Results and Reflections

Quantitative SummaryWhat did we learn from our numbers?

Qualitative Summary: What did we learn from our interviews?

InterviewersA summary of our graduate student interviewers’ reflections on the TRaCE process.

Narrative EditorA reflection by our narrative editor, Catherine Nygren, on working with our interviews.

Fiftieth Narrative SpotlightDr. Michelle La Flamme’s narrative of her experience before, during, and after grad school, as a woman of colour with Aboriginal ancestry and a scholar of racial hybridity in literature and drama.

FAQ

Q: What is TRaCE?

A: TRaCE is a national project that works to find out more about PhDs in the humanities, social sciences, and fine arts, and to create a community of peers for mentorship and networking. There is a dearth of information on the career paths of PhDs, especially those who work outside the academy. We want to demonstrate the value of PhDs in what we call the human sciences in relation to the larger labour force in Canada, to change how Canadians think about the PhD, and to connect PhDs with one another and to begin a long-neglected project of community building and peer-mentorship.

 Q: What are the origins of the TRaCE Project?

A: The project builds on a one-year pilot project (2015-2016) that tracked over 2,700 humanities PhD graduates from 60+ departments across Canada, reported on what they had achieved, connected them with each other and with graduate students and faculty members.

In the pilot project, TRaCE PhD student researchers interviewed 300 graduates.
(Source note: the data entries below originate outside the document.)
`src/rtl/sll_iter.sv`:
```
`default_nettype none
// ============================================================================
// Module      : sll_iter
// Description : Iterative logical shift-left, STEP bits per clock, with
//               start/valid handshake and flush.
// Revision    : 1.0 - initial release
// ============================================================================
module sll_iter #(
  parameter int STEP = 1
) (
  input  logic        i_clk,
  input  logic        i_rst_n,
  input  logic        i_start,
  input  logic        i_flush,
  input  logic [31:0] i_operand_a,
  input  logic [31:0] i_operand_b,
  output logic        o_ready,
  output logic        o_valid,
  output logic [31:0] o_sll_data,
  output logic        o_busy
);

  typedef enum logic [1:0] {
    S_IDLE  = 2'd0,
    S_SHIFT = 2'd1,
    S_DONE  = 2'd2
  } state_t;

  localparam logic [4:0] c_STEP = 5'(STEP);

  state_t      r_state, w_state_nxt;
  logic [31:0] r_acc, w_acc_nxt;
  logic [31:0] r_data, w_data_nxt;
  logic [4:0]  r_cnt, w_cnt_nxt;
  logic [4:0]  w_k;
  logic        w_unused_b;

  assign w_unused_b = ^i_operand_b[31:5];

  // Final step may be shorter than STEP so the total never overshoots n.
  assign w_k = (r_cnt < c_STEP) ? r_cnt : c_STEP;

  always_ff @(posedge i_clk or negedge i_rst_n) begin
    if (!i_rst_n) begin
      r_state <= S_IDLE;
      r_acc   <= '0;
      r_cnt   <= '0;
      r_data  <= '0;
    end else begin
      r_state <= w_state_nxt;
      r_acc   <= w_acc_nxt;
      r_cnt   <= w_cnt_nxt;
      r_data  <= w_data_nxt;
    end
  end

  always_comb begin
    w_state_nxt = r_state;
    w_acc_nxt   = r_acc;
    w_cnt_nxt   = r_cnt;
    w_data_nxt  = r_data;
    case (r_state)
      S_IDLE: begin
        if (i_start && !i_flush) begin
          w_acc_nxt   = i_operand_a;
          w_cnt_nxt   = i_operand_b[4:0];
          w_state_nxt = (i_operand_b[4:0] == 5'd0) ? S_DONE : S_SHIFT;
        end
      end
      S_SHIFT: begin
        if (i_flush) begin
          w_state_nxt = S_IDLE;
        end else begin
          w_acc_nxt = r_acc << w_k;
          w_cnt_nxt = r_cnt - w_k;
          if (r_cnt == w_k) begin
            w_state_nxt = S_DONE;
          end
        end
      end
      S_DONE: begin
        w_state_nxt = S_IDLE;
      end
      default: begin
        w_state_nxt = S_IDLE;
      end
    endcase
    // Result is captured on the edge that enters DONE so it lines up with o_valid.
    if (w_state_nxt == S_DONE) begin
      w_data_nxt = w_acc_nxt;
    end
  end

  assign o_ready    = (r_state == S_IDLE);
  assign o_busy     = ~o_ready;
  assign o_valid    = (r_state == S_DONE);
  assign o_sll_data = r_data;

endmodule
`default_nettype wire

```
The interviews added to the store of statistical data and also enabled the graduates to tell their stories—their pathways to, through, and from their PhD programs; what they learned by doing a PhD; and how that learning has helped them move forward and/or slowed them down in their lives and careers.

 

Q: How does TRaCE work?

A: 

Stage 1    : The work starts with the lists of PhD grads from participating departments and faculties—names, year of graduation, department and faculty, and thesis title. We track ten cohorts graduating over ten years from participating departments. Data is gathered from public websites. Student researchers make use of a web-based template to gather the data and transmit it to TRaCE head office.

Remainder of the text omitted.